Explores a common failure mode when applying ML to real-world problems. 🧵 1/14

https://arxiv.org/abs/2011.03395 
We argue that underspecification is (1) an obstacle to reliably training models that behave as expected in deployment, and (2) really common in practice.

We demonstrate on examples from computer vision, NLP, EHR, medical imaging, genomics. 2/14
An ML pipeline is underspecified when it can return many predictors with equivalently strong held-out performance in the training domain (iid performance).

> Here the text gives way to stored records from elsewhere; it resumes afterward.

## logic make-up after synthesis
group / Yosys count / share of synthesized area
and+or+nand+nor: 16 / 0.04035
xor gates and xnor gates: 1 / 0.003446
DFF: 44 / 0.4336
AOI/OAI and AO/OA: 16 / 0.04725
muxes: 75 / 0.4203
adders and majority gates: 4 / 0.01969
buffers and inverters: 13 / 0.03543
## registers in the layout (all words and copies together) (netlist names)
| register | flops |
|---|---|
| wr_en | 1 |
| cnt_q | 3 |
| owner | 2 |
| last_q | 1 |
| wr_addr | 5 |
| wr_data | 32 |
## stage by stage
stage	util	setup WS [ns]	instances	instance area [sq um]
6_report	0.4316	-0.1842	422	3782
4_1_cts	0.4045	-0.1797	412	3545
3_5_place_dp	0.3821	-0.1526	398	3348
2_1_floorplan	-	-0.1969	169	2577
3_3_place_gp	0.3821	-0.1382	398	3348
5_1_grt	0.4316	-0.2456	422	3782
### src/rtl/arb_requester.sv
// Two queued channels requesting a registered two-way arbiter; granted heads are
// delivered one cycle after the pop, and protocol violations latch a sticky flag.
module arb_requester
    import arb_pkg::*;
#(
    parameter int unsigned DATA_W = ARB_DATA_W,
    parameter int unsigned DEPTH  = ARB_DEPTH
) (
    input  logic          clk,
    input  logic          reset,
    arb_requester_if.slave bus
);

    localparam int unsigned CNT_W = $clog2(DEPTH) + 1;

    grant_t             w_grant;
    logic               w_legal;
    logic               w_viol;
    logic [NUM_REQ-1:0] w_push;
    logic [NUM_REQ-1:0] w_pop;
    logic [NUM_REQ-1:0] w_full;
    logic [NUM_REQ-1:0] w_empty;
    logic [NUM_REQ-1:0] w_req;
    logic [NUM_REQ-1:0] w_ready;
    logic [CNT_W-1:0]   w_count [NUM_REQ];
    logic [DATA_W-1:0]  w_head  [NUM_REQ];

    logic               r_out_valid;
    logic [DATA_W-1:0]  r_out_data;
    logic               r_out_id;
    logic               r_grant_err;

    req_fifo #(.DATA_W(DATA_W), .DEPTH(DEPTH)) u_fifo0 (
        .clk       (clk),
        .reset     (reset),
        .push      (w_push[0]),
        .push_data (bus.in_data0),
        .pop       (w_pop[0]),
        .head      (w_head[0]),
        .full      (w_full[0]),
        .empty     (w_empty[0]),
        .count     (w_count[0])
    );

    req_fifo #(.DATA_W(DATA_W), .DEPTH(DEPTH)) u_fifo1 (
        .clk       (clk),
        .reset     (reset),
        .push      (w_push[1]),
        .push_data (bus.in_data1),
        .pop       (w_pop[1]),
        .head      (w_head[1]),
        .full      (w_full[1]),
        .empty     (w_empty[1]),
        .count     (w_count[1])
    );

    // Request drops in the cycle that pops the last entry, so a registered
    // arbiter never grants a channel that has just gone empty.
    always_comb begin
        w_grant = bus.grant;
        w_legal = grant_legal(w_grant);
        w_push  = '0;
        w_pop   = '0;
        w_req   = '0;
        w_ready = '0;
        for (int i = 0; i < NUM_REQ; i++) begin
            w_ready[i] = !reset && !w_full[i];
            w_push[i]  = !reset && bus.in_valid[i] && !w_full[i];
            w_pop[i]   = !reset && w_grant[i] && w_legal && !w_empty[i];
            w_req[i]   = !reset && !w_empty[i] &&
                         !((w_count[i] == CNT_W'(1)) && w_pop[i]);
        end
        w_viol = !reset && (!w_legal || (|(w_grant & w_empty)));
    end

    always_ff @(posedge clk) begin
        if (reset) begin
            r_out_valid <= 1'b0;
            r_out_data  <= '0;
            r_out_id    <= 1'b0;
            r_grant_err <= 1'b0;
        end else begin
            r_out_valid <= |w_pop;
            if (|w_pop) begin
                r_out_data <= w_pop[1] ? w_head[1] : w_head[0];
                r_out_id   <= w_pop[1];
            end
            r_grant_err <= r_grant_err | w_viol;
        end
    end

    assign bus.in_ready  = w_ready;
    assign bus.request   = w_req;
    assign bus.out_valid = r_out_valid;
    assign bus.out_data  = r_out_data;
    assign bus.out_id    = r_out_id;
    assign bus.grant_err = r_grant_err;

endmodule
**src/rtl/leds_rgb_pwm_if.sv**
```systemverilog
// Bus bundle for the registered RGB LED router.
// master drives pattern/buttons/duty; slave returns LED outputs.
interface leds_rgb_pwm_if #(
  parameter int N_LEDS   = 4,
  parameter int COLOR    = 3,
  parameter int PWM_BITS = 4
);
  logic [N_LEDS-1:0]   i_led;
  logic                i_valid;
  logic [COLOR-1:0]    i_btn;
  logic                i_clear;
  logic [PWM_BITS-1:0] i_duty;
  logic [COLOR-1:0]    o_led;
  logic [N_LEDS-1:0]   o_led_r;
  logic [N_LEDS-1:0]   o_led_g;
  logic [N_LEDS-1:0]   o_led_b;

  modport master (
    output i_led, i_valid, i_btn, i_clear, i_duty,
    input  o_led, o_led_r, o_led_g, o_led_b
  );

  modport slave (
    input  i_led, i_valid, i_btn, i_clear, i_duty,
    output o_led, o_led_r, o_led_g, o_led_b
  );
endinterface

```
**src/rtl/leds_rgb_pwm.sv**
```systemverilog
// Registered RGB LED router: per-channel patterns, sticky button
// channel select, global PWM dimming. Ports: i_clock, i_reset, bus.
module leds_rgb_pwm #(
  parameter int N_LEDS   = 4,
  parameter int COLOR    = 3,
  parameter int PWM_BITS = 4
) (
  input logic           i_clock,
  input logic           i_reset,
  leds_rgb_pwm_if.slave bus
);
  localparam logic [PWM_BITS-1:0] CNT_ONE = 1;

  logic [COLOR-1:0]    sync1, sync2, prev, sel;
  logic [COLOR-1:0]    btn_edge;
  logic [N_LEDS-1:0]   pat_r, pat_g, pat_b;
  logic [N_LEDS-1:0]   led_r, led_g, led_b;
  logic [PWM_BITS-1:0] pwm_cnt, duty_q;
  logic                pwm_on;

  assign btn_edge = sync2 & ~prev;
  // all-ones duty means a full period, not 15/16
  assign pwm_on = (duty_q == '1) | (pwm_cnt < duty_q);

  always_ff @(posedge i_clock) begin
    if (i_reset) begin
      sync1 <= '0;
      sync2 <= '0;
      prev  <= '0;
      sel   <= '0;
    end else begin
      sync1 <= bus.i_btn;
      sync2 <= sync1;
      prev  <= sync2;
      // simultaneous presses are ambiguous: keep sel
      if ($onehot(btn_edge))
        sel <= btn_edge;
    end
  end

  always_ff @(posedge i_clock) begin
    if (i_reset) begin
      pat_r <= '0;
      pat_g <= '0;
      pat_b <= '0;
    end else if (bus.i_clear) begin
      pat_r <= '0;
      pat_g <= '0;
      pat_b <= '0;
    end else if (bus.i_valid) begin
      unique case (1'b1)
        sel[2]:  pat_r <= bus.i_led;
        sel[1]:  pat_g <= bus.i_led;
        sel[0]:  pat_b <= bus.i_led;
        default: ;
      endcase
    end
  end

  // duty only reloads on the period boundary
  always_ff @(posedge i_clock) begin
    if (i_reset) begin
      pwm_cnt <= '0;
      duty_q  <= '1;
    end else begin
      pwm_cnt <= pwm_cnt + CNT_ONE;
      if (pwm_cnt == '1)
        duty_q <= bus.i_duty;
    end
  end

  always_ff @(posedge i_clock) begin
    if (i_reset) begin
      led_r <= '0;
      led_g <= '0;
      led_b <= '0;
    end else begin
      led_r <= pat_r & {N_LEDS{pwm_on}};
      led_g <= pat_g & {N_LEDS{pwm_on}};
      led_b <= pat_b & {N_LEDS{pwm_on}};
    end
  end

  assign bus.o_led   = sel;
  assign bus.o_led_r = led_r;
  assign bus.o_led_g = led_g;
  assign bus.o_led_b = led_b;
endmodule

```
**src/flat_wrapper.sv**
```systemverilog
// flat-port wrapper written by rule: the top's interface ports become plain ports
module leds_rgb_pwm_flat 
#(
  parameter int N_LEDS   = 4,
  parameter int COLOR    = 3,
  parameter int PWM_BITS = 4
)
  (i_clock, i_reset, bus_i_led, bus_i_valid, bus_i_btn, bus_i_clear, bus_i_duty, bus_o_led, bus_o_led_r, bus_o_led_g, bus_o_led_b);
  leds_rgb_pwm_if #(.N_LEDS(N_LEDS), .COLOR(COLOR), .PWM_BITS(PWM_BITS)) bus_i ();
  input logic i_clock;
  input logic i_reset;
  input wire logic [$bits(bus_i.i_led)-1:0] bus_i_led;
  input wire logic [$bits(bus_i.i_valid)-1:0] bus_i_valid;
  input wire logic [$bits(bus_i.i_btn)-1:0] bus_i_btn;
  input wire logic [$bits(bus_i.i_clear)-1:0] bus_i_clear;
  input wire logic [$bits(bus_i.i_duty)-1:0] bus_i_duty;
  output wire logic [$bits(bus_i.o_led)-1:0] bus_o_led;
  output wire logic [$bits(bus_i.o_led_r)-1:0] bus_o_led_r;
  output wire logic [$bits(bus_i.o_led_g)-1:0] bus_o_led_g;
  output wire logic [$bits(bus_i.o_led_b)-1:0] bus_o_led_b;
  assign bus_i.i_led = bus_i_led;
  assign bus_i.i_valid = bus_i_valid;
  assign bus_i.i_btn = bus_i_btn;
  assign bus_i.i_clear = bus_i_clear;
  assign bus_i.i_duty = bus_i_duty;
  assign bus_o_led = bus_i.o_led;
  assign bus_o_led_r = bus_i.o_led_r;
  assign bus_o_led_g = bus_i.o_led_g;
  assign bus_o_led_b = bus_i.o_led_b;
  leds_rgb_pwm #(.N_LEDS(N_LEDS), .COLOR(COLOR), .PWM_BITS(PWM_BITS)) u_core (.i_clock(i_clock), .i_reset(i_reset), .bus(bus_i));
endmodule
```
===== src/rtl/box_motion.sv =====
// -----------------------------------------------------------------------------
// box_motion
//
// Per-frame motion engine for the bouncing-box screensaver. Watches the video
// timer's frame counter and, once per frame change, moves the box, bounces it
// off the screen edges and cycles its colour. An exact corner hit freezes the
// box for CORNER_HOLD_FRAMES frames while the flash output alternates.
//
// Update event: any clock edge where `frame` differs from the value seen at the
// previous update. There is no handshake; the renderer samples the registered
// outputs whenever it likes, since they only change on update edges (bounce and
// corner are single-cycle pulses on the cycle after the update edge).
//
// Ports:
//   clk        in   pixel clock, only clock
//   rst_n      in   synchronous active-low reset
//   enable     in   low: frame changes are tracked, motion is suppressed (RUN)
//   frame      in   32-bit frame counter from the video timer
//   box_x      out  box left edge
//   box_y      out  box top edge
//   color      out  colour index, 1..7
//   bounce     out  pulse: this update hit at least one edge
//   corner     out  pulse: this update hit an x edge and a y edge together
//   flash      out  alternates each frame while held after a corner hit
//   dbg_state  out  FSM state, 0 = RUN, 1 = HOLD
// -----------------------------------------------------------------------------
module box_motion #(
  parameter int SCREEN_WIDTH       = 640,
  parameter int SCREEN_HEIGHT      = 480,
  parameter int BOX_WIDTH          = 100,
  parameter int BOX_HEIGHT         = 100,
  parameter int INIT_X             = 50,
  parameter int INIT_Y             = 50,
  parameter int X_SPEED            = 2,
  parameter int Y_SPEED            = 1,
  parameter int CORNER_HOLD_FRAMES = 30
) (
  input  logic                              clk,
  input  logic                              rst_n,
  input  logic                              enable,
  input  logic [31:0]                       frame,
  output logic [$clog2(SCREEN_WIDTH)-1:0]   box_x,
  output logic [$clog2(SCREEN_HEIGHT)-1:0]  box_y,
  output logic [2:0]                        color,
  output logic                              bounce,
  output logic                              corner,
  output logic                              flash,
  output logic                              dbg_state
);

  localparam int XW = $clog2(SCREEN_WIDTH);
  localparam int YW = $clog2(SCREEN_HEIGHT);
  localparam int HW = $clog2(CORNER_HOLD_FRAMES + 1);

  // Limits and speeds, one bit wider than the position for the edge compares.
  localparam logic [XW:0]   XMAX_W = (XW+1)'(SCREEN_WIDTH - BOX_WIDTH);
  localparam logic [YW:0]   YMAX_W = (YW+1)'(SCREEN_HEIGHT - BOX_HEIGHT);
  localparam logic [XW:0]   XS_W   = (XW+1)'(X_SPEED);
  localparam logic [YW:0]   YS_W   = (YW+1)'(Y_SPEED);
  localparam logic [XW-1:0] XS_N   = XW'(X_SPEED);
  localparam logic [YW-1:0] YS_N   = YW'(Y_SPEED);
  localparam logic [XW-1:0] XMAX_N = XW'(SCREEN_WIDTH - BOX_WIDTH);
  localparam logic [YW-1:0] YMAX_N = YW'(SCREEN_HEIGHT - BOX_HEIGHT);

  typedef enum logic {
    ST_RUN  = 1'b0,
    ST_HOLD = 1'b1
  } state_e;

  state_e          state_q, state_d;
  logic [XW-1:0]   x_q, x_d;
  logic [YW-1:0]   y_q, y_d;
  logic            dir_x_q, dir_x_d;   // 1 = moving towards larger coordinate
  logic            dir_y_q, dir_y_d;
  logic [2:0]      color_q, color_d;
  logic [HW-1:0]   hold_cnt_q, hold_cnt_d;
  logic            flash_q, flash_d;
  logic            bounce_q, bounce_d;
  logic            corner_q, corner_d;
  logic [31:0]     frame_prev_q, frame_prev_d;

  logic            update;
  logic            hit_x, hit_y;
  logic [XW:0]     x_sum;
  logic [YW:0]     y_sum;

  always_comb begin
    state_d      = state_q;
    x_d          = x_q;
    y_d          = y_q;
    dir_x_d      = dir_x_q;
    dir_y_d      = dir_y_q;
    color_d      = color_q;
    hold_cnt_d   = hold_cnt_q;
    flash_d      = flash_q;
    bounce_d     = 1'b0;
    corner_d     = 1'b0;
    frame_prev_d = frame_prev_q;
    hit_x        = 1'b0;
    hit_y        = 1'b0;

    update = (frame != frame_prev_q);
    x_sum  = {1'b0, x_q} + XS_W;
    y_sum  = {1'b0, y_q} + YS_W;

    if (update) begin
      // Track every frame change, even when frozen or disabled, so a later
      // enable does not replay stale changes.
      frame_prev_d = frame;

      case (state_q)
        ST_RUN: begin
          if (enable) begin
            if (dir_x_q) begin
              if (x_sum >= XMAX_W) begin
                x_d     = XMAX_N;
                dir_x_d = 1'b0;
                hit_x   = 1'b1;
              end else begin
                x_d = x_q + XS_N;
              end
            end else begin
              if ({1'b0, x_q} <= XS_W) begin
                x_d     = '0;
                dir_x_d = 1'b1;
                hit_x   = 1'b1;
              end else begin
                x_d = x_q - XS_N;
              end
            end

            if (dir_y_q) begin
              if (y_sum >= YMAX_W) begin
                y_d     = YMAX_N;
                dir_y_d = 1'b0;
                hit_y   = 1'b1;
              end else begin
                y_d = y_q + YS_N;
              end
            end else begin
              if ({1'b0, y_q} <= YS_W) begin
                y_d     = '0;
                dir_y_d = 1'b1;
                hit_y   = 1'b1;
              end else begin
                y_d = y_q - YS_N;
              end
            end

            // A double hit still advances the colour only once; 0 is skipped.
            if (hit_x || hit_y) begin
              bounce_d = 1'b1;
              color_d  = (color_q == 3'd7) ? 3'd1 : color_q + 3'd1;
            end

            if (hit_x && hit_y) begin
              corner_d   = 1'b1;
              state_d    = ST_HOLD;
              hold_cnt_d = HW'(CORNER_HOLD_FRAMES);
              flash_d    = 1'b1;
            end
          end
        end

        ST_HOLD: begin
          // Position, direction and colour stay frozen; enable is ignored.
          hold_cnt_d = hold_cnt_q - HW'(1);
          if (hold_cnt_q == HW'(1)) begin
            state_d = ST_RUN;
            flash_d = 1'b0;
          end else begin
            flash_d = ~flash_q;
          end
        end

        default: state_d = ST_RUN;
      endcase
    end
  end

  always_ff @(posedge clk) begin
    if (!rst_n) begin
      state_q      <= ST_RUN;
      x_q          <= XW'(INIT_X);
      y_q          <= YW'(INIT_Y);
      dir_x_q      <= 1'b1;
      dir_y_q      <= 1'b1;
      color_q      <= 3'b111;
      hold_cnt_q   <= '0;
      flash_q      <= 1'b0;
      bounce_q     <= 1'b0;
      corner_q     <= 1'b0;
      // All ones so a timer that has already wrapped to 0 still updates.
      frame_prev_q <= 32'hFFFF_FFFF;
    end else begin
      state_q      <= state_d;
      x_q          <= x_d;
      y_q          <= y_d;
      dir_x_q      <= dir_x_d;
      dir_y_q      <= dir_y_d;
      color_q      <= color_d;
      hold_cnt_q   <= hold_cnt_d;
      flash_q      <= flash_d;
      bounce_q     <= bounce_d;
      corner_q     <= corner_d;
      frame_prev_q <= frame_prev_d;
    end
  end

  assign box_x     = x_q;
  assign box_y     = y_q;
  assign color     = color_q;
  assign bounce    = bounce_q;
  assign corner    = corner_q;
  assign flash     = flash_q;
  assign dbg_state = (state_q == ST_HOLD);

endmodule
[config.mk]
export PLATFORM = sky130hd
export DESIGN_NAME = alarm
export DESIGN_NICKNAME = d
export VERILOG_FILES = /design/src/rtl/alarm.sv
export SDC_FILE = /design/constraint.sdc
export NUM_CORES = 1
export LEC_CHECK = 0
export ABC_AREA = 1
export CORE_MARGIN = 1
export CORE_UTILIZATION = 39
export CTS_BUF_LIST = sky130_fd_sc_hd__clkbuf_4 sky130_fd_sc_hd__clkbuf_8 sky130_fd_sc_hd__clkbuf_16
export DETAILED_ROUTE_END_ITERATION = 16
export PLACE_DENSITY_LB_ADDON = 0.05
export SYNTH_ARGS = -nofsm -noshare
export SYNTH_HDL_FRONTEND = slang
export SYNTH_SLANG_ARGS = --single-unit
[constraint.sdc]
create_clock -name clk -period 1.34 [get_ports clk]
set_input_delay 0.268 -clock clk [delete_from_list [all_inputs] [get_ports clk]]
set_output_delay 0.268 -clock clk [all_outputs]
set_load 0.05 [all_outputs]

Underspecification can explain the following phenomena: 3/14
(1) Models can behave badly even when the prediction problem is well-aligned with the application

(2) Models that predict well in the training domain don’t always fail in the same way in deployment. 4/14
Underspecified pipelines can’t tell the difference between predictors with identical iid performance. They return an arbitrarily chosen predictor from this class. 5/14
This ambiguity makes a model’s behavior in deployment sensitive to small choices that determine which iid-equivalent predictor the pipeline will return.

Choices as small as the random seed used in training can break the tie. 6/14
We show that underspecification-induced sensitivity crops up in a lot of practical ML pipelines.

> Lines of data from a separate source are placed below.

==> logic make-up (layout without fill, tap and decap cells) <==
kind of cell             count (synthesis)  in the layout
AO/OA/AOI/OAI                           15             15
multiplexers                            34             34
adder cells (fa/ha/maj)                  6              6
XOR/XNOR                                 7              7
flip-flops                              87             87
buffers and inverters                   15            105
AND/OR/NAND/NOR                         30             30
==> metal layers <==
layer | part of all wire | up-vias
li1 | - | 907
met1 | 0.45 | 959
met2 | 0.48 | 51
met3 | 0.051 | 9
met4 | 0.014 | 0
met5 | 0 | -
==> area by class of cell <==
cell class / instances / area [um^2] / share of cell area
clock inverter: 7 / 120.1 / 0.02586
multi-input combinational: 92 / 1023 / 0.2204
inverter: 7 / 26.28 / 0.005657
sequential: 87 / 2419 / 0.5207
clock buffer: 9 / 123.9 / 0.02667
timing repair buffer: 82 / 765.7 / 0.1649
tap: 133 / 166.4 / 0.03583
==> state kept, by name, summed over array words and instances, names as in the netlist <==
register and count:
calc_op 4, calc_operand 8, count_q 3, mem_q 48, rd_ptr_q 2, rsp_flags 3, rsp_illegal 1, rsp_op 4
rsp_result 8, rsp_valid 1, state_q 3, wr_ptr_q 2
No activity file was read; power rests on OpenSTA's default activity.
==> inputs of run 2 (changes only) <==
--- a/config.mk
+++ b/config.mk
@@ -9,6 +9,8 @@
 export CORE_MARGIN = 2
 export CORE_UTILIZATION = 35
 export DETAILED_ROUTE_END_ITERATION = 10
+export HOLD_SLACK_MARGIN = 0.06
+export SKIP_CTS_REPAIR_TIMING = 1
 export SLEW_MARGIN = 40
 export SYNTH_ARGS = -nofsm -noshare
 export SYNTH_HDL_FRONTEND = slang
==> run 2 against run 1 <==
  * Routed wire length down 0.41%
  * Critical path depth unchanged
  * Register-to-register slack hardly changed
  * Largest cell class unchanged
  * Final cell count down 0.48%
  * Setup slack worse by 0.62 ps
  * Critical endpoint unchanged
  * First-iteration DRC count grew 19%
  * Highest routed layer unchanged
[src/rtl/ps2_letter_decoder.sv]
// ps2_letter_decoder: PS/2 Set-2 frame receiver that pulses load with letter index (A-Z=0..25, Enter=26).
// Optional typematic repeat suppression when PS2_REPEAT_FILTER_EN is defined.
module ps2_letter_decoder #(
  parameter int TIMEOUT_CYCLES = 50000
) (
  input  logic       clk,
  input  logic       reset,
  input  logic       ps2_clk,
  input  logic       ps2_dat,
  output logic       load,
  output logic [4:0] load_x,
  output logic       frame_err
);
  localparam int TW = $clog2(TIMEOUT_CYCLES + 1);
  typedef enum logic [1:0] {IDLE, DATA, PARITY, STOP} state_t;
  state_t          st;
  logic [1:0]      clk_s, dat_s;
  logic            clk_q, fall, dat_b;
  logic [2:0]      bitc;
  logic [7:0]      sh;
  logic            par, ext, brk;
  logic [TW-1:0]   to_cnt;
  logic [4:0]      idx;
  logic            timeout, bad_frame, is_code, hit, emit;
  function automatic logic [4:0] map_code(input logic [7:0] c);
    case (c)
      8'h1C: map_code = 5'd0;   8'h32: map_code = 5'd1;   8'h21: map_code = 5'd2;
      8'h23: map_code = 5'd3;   8'h24: map_code = 5'd4;   8'h2B: map_code = 5'd5;
      8'h34: map_code = 5'd6;   8'h33: map_code = 5'd7;   8'h43: map_code = 5'd8;
      8'h3B: map_code = 5'd9;   8'h42: map_code = 5'd10;  8'h4B: map_code = 5'd11;
      8'h3A: map_code = 5'd12;  8'h31: map_code = 5'd13;  8'h44: map_code = 5'd14;
      8'h4D: map_code = 5'd15;  8'h15: map_code = 5'd16;  8'h2D: map_code = 5'd17;
      8'h1B: map_code = 5'd18;  8'h2C: map_code = 5'd19;  8'h3C: map_code = 5'd20;
      8'h2A: map_code = 5'd21;  8'h1D: map_code = 5'd22;  8'h22: map_code = 5'd23;
      8'h35: map_code = 5'd24;  8'h1A: map_code = 5'd25;  8'h5A: map_code = 5'd26;
      default: map_code = 5'd31;
    endcase
  endfunction
  assign idx       = ext ? 5'd26 : map_code(sh);
  assign timeout   = st != IDLE && !fall && to_cnt == TW'(TIMEOUT_CYCLES);
  assign bad_frame = !dat_b || !(^{sh, par});
  assign is_code   = sh != 8'hE0 && sh != 8'hF0;
  assign hit       = is_code && !brk && (ext ? sh == 8'h5A : idx != 5'd31);
`ifdef PS2_REPEAT_FILTER_EN
  logic [8:0] last;
  assign emit = hit && {ext, sh} != last;
  always_ff @(posedge clk or posedge reset)
    if (reset) last <= '0;
    else if (fall && st == STOP && !bad_frame && is_code)
      last <= emit ? {ext, sh} : (brk && {ext, sh} == last) ? 9'd0 : last;
`else
  assign emit = hit;
`endif
  always_ff @(posedge clk or posedge reset)
    if (reset) begin
      clk_s <= 2'b11;
      dat_s <= 2'b11;
      clk_q <= 1'b1;
      fall  <= 1'b0;
      dat_b <= 1'b1;
    end else begin
      clk_s <= {clk_s[0], ps2_clk};
      dat_s <= {dat_s[0], ps2_dat};
      clk_q <= clk_s[1];
      fall  <= clk_q && !clk_s[1];
      dat_b <= dat_s[1];
    end
  always_ff @(posedge clk or posedge reset)
    if (reset) begin
      st        <= IDLE;
      bitc      <= '0;
      sh        <= '0;
      par       <= 1'b0;
      ext       <= 1'b0;
      brk       <= 1'b0;
      to_cnt    <= '0;
      load      <= 1'b0;
      load_x    <= '0;
      frame_err <= 1'b0;
    end else begin
      load      <= 1'b0;
      frame_err <= 1'b0;
      to_cnt    <= (fall || st == IDLE) ? '0 : to_cnt + 1'b1;
      if (timeout) begin
        st        <= IDLE;
        frame_err <= 1'b1;
        ext       <= 1'b0;
        brk       <= 1'b0;
      end else if (fall) begin
        case (st)
          IDLE: begin
            if (dat_b) begin
              frame_err <= 1'b1;
              ext       <= 1'b0;
              brk       <= 1'b0;
            end else begin
              st   <= DATA;
              bitc <= '0;
            end
          end
          DATA: begin
            sh   <= {dat_b, sh[7:1]};
            bitc <= bitc + 1'b1;
            if (bitc == 3'd7) st <= PARITY;
          end
          PARITY: begin
            par <= dat_b;
            st  <= STOP;
          end
          STOP: begin
            st <= IDLE;
            if (bad_frame) begin
              frame_err <= 1'b1;
              ext       <= 1'b0;
              brk       <= 1'b0;
            end else if (sh == 8'hE0) ext <= 1'b1;
            else if (sh == 8'hF0) brk <= 1'b1;
            else begin
              ext <= 1'b0;
              brk <= 1'b0;
              if (emit) begin
                load   <= 1'b1;
                load_x <= idx;
              end
            end
          end
        endcase
      end
    end
endmodule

Predictors that perform near-identically on iid evals have much higher variability on stress tests that simulate practically relevant scenarios.

Selected examples: 7/14
Image Classification: How well does an ImageNet-trained classifier with fixed iid performance perform on corrupted images (ImageNet-C)? Depends on the random seed. 8/14
NLP: How much does a BERT-derived model with fixed validation performance depend on correlations between gender and profession? Depends on the random seeds. 9/14
NLP: How much does a BERT-derived model with fixed validation performance depend on surface cues to solve natural language inference tasks? Depends on the random seeds. 10/14
Many more examples in the paper, including a number from medical applications that I won't present here to make sure they're read in full context.

Linear models in genomics, random feature models, and even an SIR model example to boot. 11/14
Implications: Choices we make for convenience probably have substantive implications. We should be stress testing any model meant for deployment. We need better ways to constrain models to satisfy real-world requirements. More! 12/14
This was a huge undertaking across a bunch of different teams at Google. There are few places where you can have such a variety of teams run experiments for a single effort.